VN bestempelt geweld tegen Rohingya als etnische zuivering
De manier waarop Myanmar de Rohingya, de moslimminderheid in het land, behandelt, is een klassiek voorbeeld van etnische zuivering’. Dat heeft de hoge commissaris voor de mensenrechten van de Verenigde Naties, Zeid Ra’ad Al Hussein, maandag gezegd bij de opening van de 36e zitting van de VN-Mensenrechtenraad in Genève.
Volgens de VN zijn sedert 25 augustus al meer dan 300.000 Rohingya naar buurland Bangladesh gevlucht. Op 24 maart had de VN-Mensenrechtenraad een ‘onafhankelijke internationale missie’ opgericht om veronderstelde gewelddaden van het Myanmarese leger tegen de moslimminderheid na te gaan, maar de deskundigen werd de toegang tot het Zuidoost-Aziatische land ontzegd.
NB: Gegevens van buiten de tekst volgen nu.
**config.mk**
```make
export PLATFORM = sky130hd
export DESIGN_NAME = rtsr_top
export DESIGN_NICKNAME = d
export VERILOG_FILES = /design/src/rtl/rtsr_pkg.sv /design/src/rtl/rtsr_update_timer.sv /design/src/rtl/rtsr_flag.sv /design/src/rtl/rtsr_read_port.sv /design/src/rtl/rtsr_top.sv
export SDC_FILE = /design/constraint.sdc
export NUM_CORES = 1
export LEC_CHECK = 0
export ABC_AREA = 1
export BUFFER_PORTS_ARGS = -buffer_cell sky130_fd_sc_hd__buf_2
export CORE_MARGIN = 2
export CORE_UTILIZATION = 46
export CTS_CLUSTER_DIAMETER = 30
export DETAILED_ROUTE_END_ITERATION = 6
export PLACE_DENSITY = 0.83
export SLEW_MARGIN = 30
export SYNTH_ARGS = -nofsm -noshare
export SYNTH_HDL_FRONTEND = slang
export SYNTH_SLANG_ARGS = --single-unit
```
**constraint.sdc**
```tcl
create_clock -name clk -period 1.91 [get_ports clk]
set_input_delay 0.382 -clock clk [delete_from_list [all_inputs] [get_ports clk]]
set_output_delay 0.382 -clock clk [all_outputs]
set_load 0.02 [all_outputs]
```
**src/rtl/rtsr_pkg.sv**
```systemverilog
package rtsr_pkg;

    localparam int WORD_W = 16;
    localparam int RTA_W  = 5;
    localparam int SA_W   = 5;
    localparam int WC_W   = 5;

    localparam logic [RTA_W-1:0] BCAST_RTA = '1;
    localparam logic [WC_W-1:0]  DBC_CODE  = '0;

    typedef struct packed {
        logic [RTA_W-1:0] rta;
        logic             tr;
        logic [SA_W-1:0]  sa;
        logic [WC_W-1:0]  wc;
    } cmd_t;

    typedef struct packed {
        logic me;
        logic srq;
        logic bcr;
        logic busy;
        logic ssf;
        logic dbca;
        logic tf;
    } stat_bits_t;

    typedef enum logic [1:0] {
        RD_IDLE = 2'd0,
        RD_STAT = 2'd1,
        RD_BIT  = 2'd2
    } rd_mode_t;

    function automatic logic is_mode_cmd(cmd_t c);
        return (c.sa == '0) || (c.sa == '1);
    endfunction

    function automatic logic is_dbc_cmd(cmd_t c);
        return c.tr && is_mode_cmd(c) && (c.wc == DBC_CODE);
    endfunction

    function automatic logic [WORD_W-1:0] pack_status(logic [RTA_W-1:0] rta, stat_bits_t s);
        return {rta, s.me, 1'b0, s.srq, 3'b000, s.bcr, s.busy, s.ssf, s.dbca, s.tf};
    endfunction

endpackage

```
**src/rtl/rtsr_update_timer.sv**
```systemverilog
module rtsr_update_timer #(
    parameter int DLY = 18
) (
    input  logic clk,
    input  logic rst,
    input  logic start,
    output logic fire
);
    localparam int CW = $clog2(DLY + 1);

    logic [CW-1:0] cnt;

    always_ff @(posedge clk) begin
        if (rst) begin
            cnt <= '0;
        end else if (start) begin
            cnt <= CW'(DLY);
        end else if (cnt != '0) begin
            cnt <= cnt - CW'(1);
        end
    end

    assign fire = (cnt == CW'(1));
endmodule

```
**src/rtl/rtsr_flag.sv**
```systemverilog
module rtsr_flag (
    input  logic clk,
    input  logic rst,
    input  logic set,
    input  logic clr,
    output logic q
);
    always_ff @(posedge clk) begin
        if (rst)      q <= 1'b0;
        else if (set) q <= 1'b1;
        else if (clr) q <= 1'b0;
    end
endmodule

```
**src/rtl/rtsr_read_port.sv**
```systemverilog
module rtsr_read_port
    import rtsr_pkg::*;
#(
    parameter int STAT_LEN = 6,
    parameter int BIT_LEN  = 8,
    parameter int BIT_W    = 14
) (
    input  logic              clk,
    input  logic              rst,
    input  logic              stat_rd,
    input  logic              bit_rd,
    input  logic [WORD_W-1:0] status_word,
    input  logic [BIT_W-1:0]  bit_word,
    output logic              stat_en_n,
    output logic              bit_en_n,
    output logic [WORD_W-1:0] par_data
);
    localparam int MAXLEN = (STAT_LEN > BIT_LEN) ? STAT_LEN : BIT_LEN;
    localparam int CW     = $clog2(MAXLEN + 1);

    rd_mode_t         mode;
    logic [CW-1:0]    cnt;
    logic [BIT_W-1:0] bit_q;

    always_ff @(posedge clk) begin
        if (rst) begin
            mode  <= RD_IDLE;
            cnt   <= '0;
            bit_q <= '0;
        end else if (mode == RD_IDLE) begin
            if (stat_rd) begin
                mode <= RD_STAT;
                cnt  <= CW'(STAT_LEN - 1);
            end else if (bit_rd) begin
                mode  <= RD_BIT;
                cnt   <= CW'(BIT_LEN - 1);
                bit_q <= bit_word;
            end
        end else if (cnt == '0) begin
            mode <= RD_IDLE;
        end else begin
            cnt <= cnt - CW'(1);
        end
    end

    always_comb begin
        stat_en_n = (mode != RD_STAT);
        bit_en_n  = (mode != RD_BIT);
        unique case (mode)
            RD_STAT: par_data = status_word;
            RD_BIT:  par_data = WORD_W'(bit_q);
            default: par_data = '0;
        endcase
    end
endmodule

```
**src/rtl/rtsr_top.sv**
```systemverilog
module rtsr_top
    import rtsr_pkg::*;
#(
    parameter int UPDATE_DLY = 18,
    parameter int STAT_LEN   = 6,
    parameter int BIT_LEN    = 8,
    parameter int BIT_W      = 14
) (
    input  logic              clk,
    input  logic              rst,
    input  logic [RTA_W-1:0]  rt_addr,
    input  logic              bcast_en,
    input  logic              cmd_valid,
    input  logic [WORD_W-1:0] cmd_word,
    input  logic              in_cmd,
    input  logic              illegal_n,
    input  logic              accept_dbc_n,
    input  logic              srq_n,
    input  logic              busy_n,
    input  logic              ssflag_n,
    input  logic              rtflag_n,
    input  logic              word_err,
    input  logic              selftest_fail,
    input  logic              wdog_to,
    input  logic              stat_tx_start,
    input  logic              stat_rd,
    input  logic              bit_rd,
    input  logic [BIT_W-1:0]  bit_word,
    output logic [WORD_W-1:0] status_word,
    output logic              mess_err_n,
    output logic              rt_fail_n,
    output logic              stat_en_n,
    output logic              bit_en_n,
    output logic [WORD_W-1:0] par_data
);
    cmd_t       cmd_in;
    stat_bits_t st;
    logic       dbc_q;
    logic       ill_q;
    logic       incmd_q;
    logic       incmd_rise;
    logic       upd_fire;
    logic       me_flag;
    logic       fail_flag;

    assign cmd_in     = cmd_t'(cmd_word);
    assign incmd_rise = in_cmd && !incmd_q;

    rtsr_update_timer #(.DLY(UPDATE_DLY)) i_timer (
        .clk   (clk),
        .rst   (rst),
        .start (cmd_valid),
        .fire  (upd_fire)
    );

    // Message-related state: command capture, illegal strobe, error bit
    always_ff @(posedge clk) begin
        if (rst) begin
            incmd_q <= 1'b0;
            ill_q   <= 1'b0;
            dbc_q   <= 1'b0;
            st.me   <= 1'b0;
            st.bcr  <= 1'b0;
        end else begin
            incmd_q <= in_cmd;
            if (cmd_valid) begin
                ill_q  <= 1'b0;
                dbc_q  <= is_dbc_cmd(cmd_in);
                st.bcr <= (cmd_in.rta == BCAST_RTA) && bcast_en;
                st.me  <= word_err;
            end else begin
                if (incmd_rise && !illegal_n) begin
                    ill_q <= 1'b1;
                    st.me <= 1'b1;
                end
                if (word_err) st.me <= 1'b1;
            end
        end
    end

    // Host-controlled bits, loaded only at the update instant
    always_ff @(posedge clk) begin
        if (rst) begin
            st.srq  <= 1'b0;
            st.busy <= 1'b0;
            st.ssf  <= 1'b0;
            st.tf   <= 1'b0;
            st.dbca <= 1'b0;
        end else if (upd_fire) begin
            st.srq  <= !srq_n;
            st.busy <= !busy_n;
            st.ssf  <= !ssflag_n;
            st.tf   <= !rtflag_n;
            st.dbca <= !accept_dbc_n && dbc_q && !ill_q && !st.bcr;
        end
    end

    assign status_word = pack_status(rt_addr, st);

    rtsr_flag i_me_flag (
        .clk (clk),
        .rst (rst),
        .set (word_err),
        .clr (cmd_valid),
        .q   (me_flag)
    );

    rtsr_flag i_fail_flag (
        .clk (clk),
        .rst (rst),
        .set (selftest_fail || wdog_to),
        .clr (stat_tx_start),
        .q   (fail_flag)
    );

    assign mess_err_n = !me_flag;
    assign rt_fail_n  = !fail_flag;

    rtsr_read_port #(
        .STAT_LEN (STAT_LEN),
        .BIT_LEN  (BIT_LEN),
        .BIT_W    (BIT_W)
    ) i_rd (
        .clk         (clk),
        .rst         (rst),
        .stat_rd     (stat_rd),
        .bit_rd      (bit_rd),
        .status_word (status_word),
        .bit_word    (bit_word),
        .stat_en_n   (stat_en_n),
        .bit_en_n    (bit_en_n),
        .par_data    (par_data)
    );
endmodule

```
De overgrote meerderheid van de Myanmarese bevolking, zowat 90 procent, is boeddhistisch. De Rohingya worden, hoewel sommigen al generaties lang in het voormalige Birma wonen, beschouwd als Bengalese gastarbeiders en hebben geen staatsburgerschap.
Het leger is hard tegen de moslims aan het optreden na aanvallen van Rohingya-rebellen. Die hebben een staakt-het-vuren uitgeroepen, maar Yangon liet verstaan dat het regime ‘niet onderhandelt met rebellen’.